Abstract

Kampo is a form of traditional Japanese medicine, and its therapeutic strategy has been validated empirically over millennia, mainly in Asia. Kampo therapy aims to holistically prevent and treat disease based on the specific diagnosis Sho (in Japanese), in contrast with modern medical treatment which focuses on a patient's affected parts and local conditions. The medicines formulated using crude drugs derived from natural sources (Kampo formulas) are prescribed for patients according to their specific Sho, and thus the Kampo medication system is very complex. However, our previous study strongly suggested that Kampo medication theory could be explained by chemometrics and informatic approaches [Okada et al. in J Nat Med 70:107-114, 2016]. Here, we studied a group of seven formulas with Bupleurum Root and Scutellaria Root as the principal crude drugs. First, decoctions of the formulas were prepared and their supernatants were analyzed by non-targeted direct infusion mass spectrometry (MS) and principal component analysis, which is a type of unsupervised machine learning.

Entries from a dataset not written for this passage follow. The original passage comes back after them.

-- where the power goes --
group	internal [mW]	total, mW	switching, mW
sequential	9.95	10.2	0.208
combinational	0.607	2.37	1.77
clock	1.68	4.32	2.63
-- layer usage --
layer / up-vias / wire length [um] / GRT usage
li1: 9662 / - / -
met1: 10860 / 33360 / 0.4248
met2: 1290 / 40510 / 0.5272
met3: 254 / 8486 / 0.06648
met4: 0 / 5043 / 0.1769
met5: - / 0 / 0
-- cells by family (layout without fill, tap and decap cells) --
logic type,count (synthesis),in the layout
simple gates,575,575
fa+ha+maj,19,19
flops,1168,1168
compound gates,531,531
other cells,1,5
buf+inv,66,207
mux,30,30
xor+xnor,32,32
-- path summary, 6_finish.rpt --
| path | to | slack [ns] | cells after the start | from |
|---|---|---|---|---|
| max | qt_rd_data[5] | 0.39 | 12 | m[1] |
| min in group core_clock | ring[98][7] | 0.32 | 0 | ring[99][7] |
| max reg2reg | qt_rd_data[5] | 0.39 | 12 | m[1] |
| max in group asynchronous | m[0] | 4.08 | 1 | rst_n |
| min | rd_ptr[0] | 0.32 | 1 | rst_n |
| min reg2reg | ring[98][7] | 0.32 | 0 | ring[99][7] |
Context: an optimization exercise on an open-source flow, tuned for small area. The choices shown serve that exercise and are no tape-out recipe.
Function was checked by simulation only, so behaviour that the tests miss may differ from the original.
Power is estimated from default activity; no workload was simulated.

==> flow/design.v <==
module wb_regfile_sb #(
  parameter int unsigned           CODE_SIZE = 6,
  parameter int unsigned           REG_SIZE  = 5,
  parameter int unsigned           DATA_SIZE = 32,
  parameter int unsigned           CNT_SIZE  = 3,
  parameter logic [CODE_SIZE-1:0]  OP_LW     = 6'd35,
  parameter logic [CODE_SIZE-1:0]  OP_SW     = 6'd43,
  parameter logic [CODE_SIZE-1:0]  OP_BEQ    = 6'd4,
  parameter logic [CODE_SIZE-1:0]  OP_BNE    = 6'd5,
  parameter logic [CODE_SIZE-1:0]  OP_J      = 6'd2
) (
  input  logic                 clk,
  input  logic                 rst,
  input  logic                 iss_valid,
  input  logic [CODE_SIZE-1:0] iss_icode,
  input  logic [REG_SIZE-1:0]  iss_ri,
  input  logic [REG_SIZE-1:0]  iss_rj,
  input  logic [REG_SIZE-1:0]  iss_rk,
  output logic [DATA_SIZE-1:0] jout,
  output logic [DATA_SIZE-1:0] kout,
  output logic                 stall,
  input  logic [REG_SIZE-1:0]  wb_ri,
  input  logic [CODE_SIZE-1:0] wb_icode,
  input  logic [DATA_SIZE-1:0] wb_mout,
  input  logic [DATA_SIZE-1:0] wb_aout,
  output logic                 sb_err
);
  localparam int unsigned NREG = 2**REG_SIZE;
  function automatic logic f_writes(input logic [CODE_SIZE-1:0] op,
                                    input logic [REG_SIZE-1:0]  r);
    f_writes = (op != '0) && (op != OP_SW) && (op != OP_BEQ) &&
           (op != OP_BNE) && (op != OP_J) && (r != '0);
  endfunction
  logic [DATA_SIZE-1:0] r_regs [1:NREG-1];
  logic [CNT_SIZE-1:0]  r_pend [1:NREG-1];
  logic                 r_sb_err;
  logic                 w_wb_wr;
  logic                 w_wb_op;
  logic [DATA_SIZE-1:0] w_wb_data;
  logic                 w_iss_wr;
  logic                 w_byp_j, w_byp_k;
  logic [NREG-1:1]      w_wsel;       
  logic [NREG-1:1]      w_isel;       
  logic [NREG-1:1]      w_jsel;       
  logic [NREG-1:1]      w_ksel;
  logic [NREG-1:1]      w_ld;         
  logic [NREG-1:1]      w_keep;       
  logic [NREG-1:1]      w_nz;         
  logic [NREG-1:1]      w_ge2;        
  logic [NREG-1:1]      w_e;          
  logic [CNT_SIZE-1:0]  w_pend_nxt [1:NREG-1];
  logic                 w_ge2_wb;
  logic                 w_hz_j, w_hz_k;
  assign w_wb_op   = (wb_icode != '0) && (wb_icode != OP_SW) && (wb_icode != OP_BEQ) &&
                     (wb_icode != OP_BNE) && (wb_icode != OP_J);
  assign w_wb_wr   = w_wb_op && (wb_ri != '0);
  assign w_wb_data = (wb_icode == OP_LW) ? wb_mout : wb_aout;
  assign w_byp_j = w_wb_op && (wb_ri == iss_rj) && (iss_rj != '0);
  assign w_byp_k = w_wb_op && (wb_ri == iss_rk) && (iss_rk != '0);
  always_comb begin
    for (int i = 1; i < NREG; i++) begin
      w_wsel[i] = w_wb_op && (wb_ri == REG_SIZE'(i));
      w_jsel[i] = !w_byp_j && (iss_rj == REG_SIZE'(i));
      w_ksel[i] = !w_byp_k && (iss_rk == REG_SIZE'(i));
      w_ld[i]   = !rst && w_wsel[i];
      w_keep[i] = !rst && !w_wsel[i];
      w_nz[i]   = r_pend[i] != '0;
      w_ge2[i]  = r_pend[i][CNT_SIZE-1:1] != '0;
    end
  end
  always_comb begin
    jout = {DATA_SIZE{w_byp_j}} & w_wb_data;
    kout = {DATA_SIZE{w_byp_k}} & w_wb_data;
    for (int i = 1; i < NREG; i++) begin
      jout = jout | ({DATA_SIZE{w_jsel[i]}} & r_regs[i]);
      kout = kout | ({DATA_SIZE{w_ksel[i]}} & r_regs[i]);
    end
  end
  always_comb begin
    w_ge2_wb = 1'b0;
    w_hz_j   = w_byp_j;
    w_hz_k   = w_byp_k;
    for (int i = 1; i < NREG; i++)
      w_ge2_wb = w_ge2_wb | (w_wsel[i] && w_ge2[i]);
    w_hz_j = w_hz_j && w_ge2_wb;
    w_hz_k = w_hz_k && w_ge2_wb;
    for (int i = 1; i < NREG; i++) begin
      w_hz_j = w_hz_j | (w_jsel[i] && w_nz[i]);
      w_hz_k = w_hz_k | (w_ksel[i] && w_nz[i]);
    end
  end
  assign stall    = iss_valid && (w_hz_j || w_hz_k);
  assign w_iss_wr = iss_valid && !stall && f_writes(iss_icode, iss_ri);
  always_comb begin
    for (int i = 1; i < NREG; i++) begin
      w_isel[i]     = w_iss_wr && (iss_ri == REG_SIZE'(i));
      w_pend_nxt[i] = r_pend[i];
      w_e[i]        = 1'b0;
      if (w_isel[i] && !w_wsel[i]) begin
        if (r_pend[i] == '1) w_e[i] = 1'b1;
        else                 w_pend_nxt[i] = r_pend[i] + 1'b1;
      end else if (w_wsel[i] && !w_isel[i]) begin
        if (!w_nz[i]) w_e[i] = 1'b1;
        else          w_pend_nxt[i] = r_pend[i] - 1'b1;
      end
    end
  end
  always_ff @(posedge clk) begin
    for (int i = 1; i < NREG; i++) begin
      r_regs[i] <= ({DATA_SIZE{w_ld[i]}} & w_wb_data) | ({DATA_SIZE{w_keep[i]}} & r_regs[i]);
      r_pend[i] <= rst ? '0 : w_pend_nxt[i];
    end
    r_sb_err <= !rst && (r_sb_err || (|w_e));
  end
  assign sb_err = r_sb_err;
endmodule
==> flow/run.sh <==
#!/bin/bash
# synth_recipe.tcl (not shown) runs the flow's synth.tcl, then flattens the netlist and writes it again
# the make line also repeats each setting of config.mk as NAME=value (left out here)
make -C /OpenROAD-flow-scripts/flow DESIGN_CONFIG=/design/flow/config.mk WORK_HOME=/design/flow/orfs CLKGATE_MAP_FILE= SYNTH_SCRIPT=/design/flow/synth_recipe.tcl finish
==> flow/config.mk <==
export PLATFORM = sky130hd
export DESIGN_NAME = wb_regfile_sb
export DESIGN_NICKNAME = wb_regfile_sb
export VERILOG_FILES = /design/flow/design.v
export SDC_FILE = /design/flow/constraint.sdc
export NUM_CORES = 4
export LEC_CHECK = 0
export ABC_AREA = 1
export CAP_MARGIN = 20
export CORE_MARGIN = 2
export CORE_UTILIZATION = 40
export CTS_BUF_LIST = sky130_fd_sc_hd__clkbuf_4
export CTS_CLUSTER_DIAMETER = 40
export CTS_CLUSTER_SIZE = 8
export SLEW_MARGIN = 20
==> flow/constraint.sdc <==
create_clock -name core_clock -period 7.0 [get_ports {clk}]
set_input_delay 1.4000 -clock core_clock [delete_from_list [all_inputs] [get_ports {clk}]]
set_output_delay 1.4000 -clock core_clock [all_outputs]
set_load 0.01 [all_outputs]
==> results.sh, run 1 <==
export IMPL_p_int_w=0.00859
export IMPL_finalCriticalPeriod_ns=7.05
export IMPL_clk_latency_ns=1.27
export IMPL_power_density_nw_per_um2=201
export IMPL_setup_violations=4
export IMPL_wl_per_cell_um=33.4
export IMPL_row_count=130
export IMPL_crit_required_ns=5.60
export IMPL_cts_tree="yes"
export IMPL_dp_slack_ns=-0.838
export IMPL_p_switching_w=0.00371
export IMPL_critPathMaxFanout=6
export IMPL_cts_root_buf="clkbuf_4"
export IMPL_fp_dieH_um=360
export IMPL_yosysWarningCount=4
export IMPL_postCtsHoldBufs=0
export IMPL_power_share_clock=0.386
export IMPL_syn2layout_area_growth_pct=20.4
export IMPL_dr_wl_met2_mm=116
export IMPL_clock_sinks=1086
export IMPL_grt_max_degree=106
export IMPL_setup_ws_ns=-0.0544
export IMPL_fmax_mhz=142
export IMPL_layout_cells_most_common="o22ai_1"
export IMPL_synthCells=6671
export IMPL_switching_share=0.301
export IMPL_dr_wl_met3_mm=45.2
export IMPL_power_frac_comb=0.102
export IMPL_wl_mm=299
export IMPL_dp_hpwl_mm=213
export IMPL_worst_setup_path_start_kind="input port"
export IMPL_overflow=0
export IMPL_die_area_um2=130000
export IMPL_m1WireLength_mm=110
export IMPL_clkSlewWorstSetupHoldPaths_ns=0.08
export IMPL_drtPass1Iterations=7
export IMPL_viasPerCell=6.61
export IMPL_start_util=0.403
export IMPL_hold_class="reg2reg"
export IMPL_synth_fp_nets=6801
export IMPL_min_period_over_period=1.01
export IMPL_routed_via_count=59000
export IMPL_so_faults="setup timing"
export IMPL_rsz0062_at_grt="yes"
export IMPL_core_area_um2=126000
export IMPL_ant_nets=0
export IMPL_place_gp_congestion=1.06
export IMPL_portBuffers=164
export IMPL_async_flop_share=0
export IMPL_path_class="in2out"
export IMPL_grt_pass1_wl_mm=411
export IMPL_ioPinCount=165
export IMPL_highest_layer="met5"
export IMPL_h_tree_depth=4
export IMPL_drt_iter0_drc=10200
export IMPL_final_cell_count_no_fill=8930
export IMPL_end_kind="output port"
export IMPL_max_slew_margin=0.204
export IMPL_synth_edf_count=0
export IMPL_ys_ff_latch=1086
export IMPL_placedCellCount=8596
export IMPL_grt_pass1_vias=53800
export IMPL_drc=0
export IMPL_status="finished with violations"
export IMPL_cp_data_arrival_time_ns=5.65
export IMPL_synthFlopType="dfxtp_1"
export IMPL_cts_made_buffers=190
export IMPL_peakVddDrop_v=0.000165
export IMPL_syn_area_um2=50700
export IMPL_whs_ns=0.453
export IMPL_layout_common_cells="o22ai_1 (1,249), dfxtp_1 (1,086), inv_1 (1,030), nand2_1 (682), buf_4 (580)"
export IMPL_max_cap_violations=0
export IMPL_layout_drive_gt1_share=0.147
export IMPL_final_nets=7271
export IMPL_antenna_found_initial=28
export IMPL_seq_power_share=0.512
export IMPL_synth_area_per_cell_um2=7.60
export IMPL_p_leak_nw=22.1
export IMPL_worstMarginPinSlew_ns=1.19
export IMPL_final_max_slew_viol_count=0
export IMPL_fp_dieW_um=360
export IMPL_finClkSkew_ns=0.0734
export IMPL_clockBufferDepth=3
export IMPL_ys_seq_area_frac=0.429
export IMPL_grt_use_total=0.441
export IMPL_hold_violations=0
export IMPL_yosys_cell_types_count=41
==> metrics by stage <==
stage / instance area, um^2 / total power, W / TNS, ns / util
final: 61100 / 0.0123 / -0.100 / 0.486
after global placement: 58300 / 0.00761 / -2.55 / 0.463
after global routing: 61000 / 0.0126 / -0.109 / 0.485
after floorplan: 50700 / 0.00696 / 0 / -
after detailed placement: 58300 / 0.00761 / -1.51 / 0.463
after CTS: 60800 / 0.0122 / -0.00919 / 0.484
==> metal layers <==
layer,global-route usage,up-vias
li1,-,24900
met3,0.168,1154
met2,0.606,4959
met4,0.326,24
met5,0.00111,-
met1,0.557,27900
==> repair_timing <==
| item | CTS | global route |
|---|---|---|
| gates resized for setup | 16 | 43 |
| setup endpoints to repair | 10 | 33 |
| pin swaps | 0 | 5 |
| setup buffers | 0 | 3 |
| hold endpoints to repair | 0 | 0 |
==> layout make-up <==
cell class                      instances  area [um^2]
Sequential cell                      1086        21700
Antenna cell                           19         47.5
Fill cell                           12600        64700
Multi-Input combinational cell       4007        23800
Timing Repair Buffer                  791         6910
Clock buffer                          217         1630
Clock inverter                         95          857
Inverter                             1065         4010
Tap cell                             1650         2060
Source: an optimization exercise on an open RTL-to-GDS flow (aim: small area and a short achievable clock period). Production flows keep margins and buffers that such runs may drop. Only simulation tests tie the RTL to the original design; equivalence was not proved. Power is estimated from default activity; no workload was simulated.

--- flow/config.mk ---
export PLATFORM = sky130hd
export DESIGN_NAME = legv8_core
export DESIGN_NICKNAME = legv8_core
export VERILOG_FILES = /design/flow/design.v
export SDC_FILE = /design/flow/constraint.sdc
export NUM_CORES = 4
export LEC_CHECK = 0
export CAP_MARGIN = 20
export CORE_MARGIN = 2
export CORE_UTILIZATION = 40
export SETUP_SLACK_MARGIN = 3.3
export SLEW_MARGIN = 20
export SYNTH_HIERARCHICAL = 1
export SYNTH_MINIMUM_KEEP_SIZE = 0
--- flow/design.v ---
package legv8_isa_pkg;
  localparam int instr_width  = 32;
  localparam int opcode_width = 11;
  typedef enum logic [opcode_width-1:0] {
    op_add  = 11'b10001011000,
    op_sub  = 11'b11001011000,
    op_and  = 11'b10001010000,
    op_orr  = 11'b10101010000,
    op_ldur = 11'b11111000010,
    op_stur = 11'b11111000000
  } opcode_t;
  localparam int rd_lsb     = 0;    
  localparam int rn_lsb     = 5;    
  localparam int rm_lsb     = 16;   
  localparam int dt_imm_lsb = 12;   
  localparam int opcode_lsb = 21;
  localparam int dt_imm_width = 9;
  typedef enum logic [1:0] {
    kind_bubble = 2'b00,
    kind_alu    = 2'b01,
    kind_load   = 2'b10,
    kind_store  = 2'b11
  } instr_kind_t;
endpackage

Next, supervised machine learning was used to perform partial least squares modeling of the MS data matrix trained on the patients' constitution of Excess, Deficiency, or Medium between these two states (EDM) in Sho. The results showed that the correlation between the chemical fingerprints obtained by MS analysis and EDM could be modeled well using this approach. This cheminformatics modeling approach successfully interpreted part of the complex Kampo medication system studied using the fingerprints of formulas obtained by MS analysis and was consistent with the predicted Sho.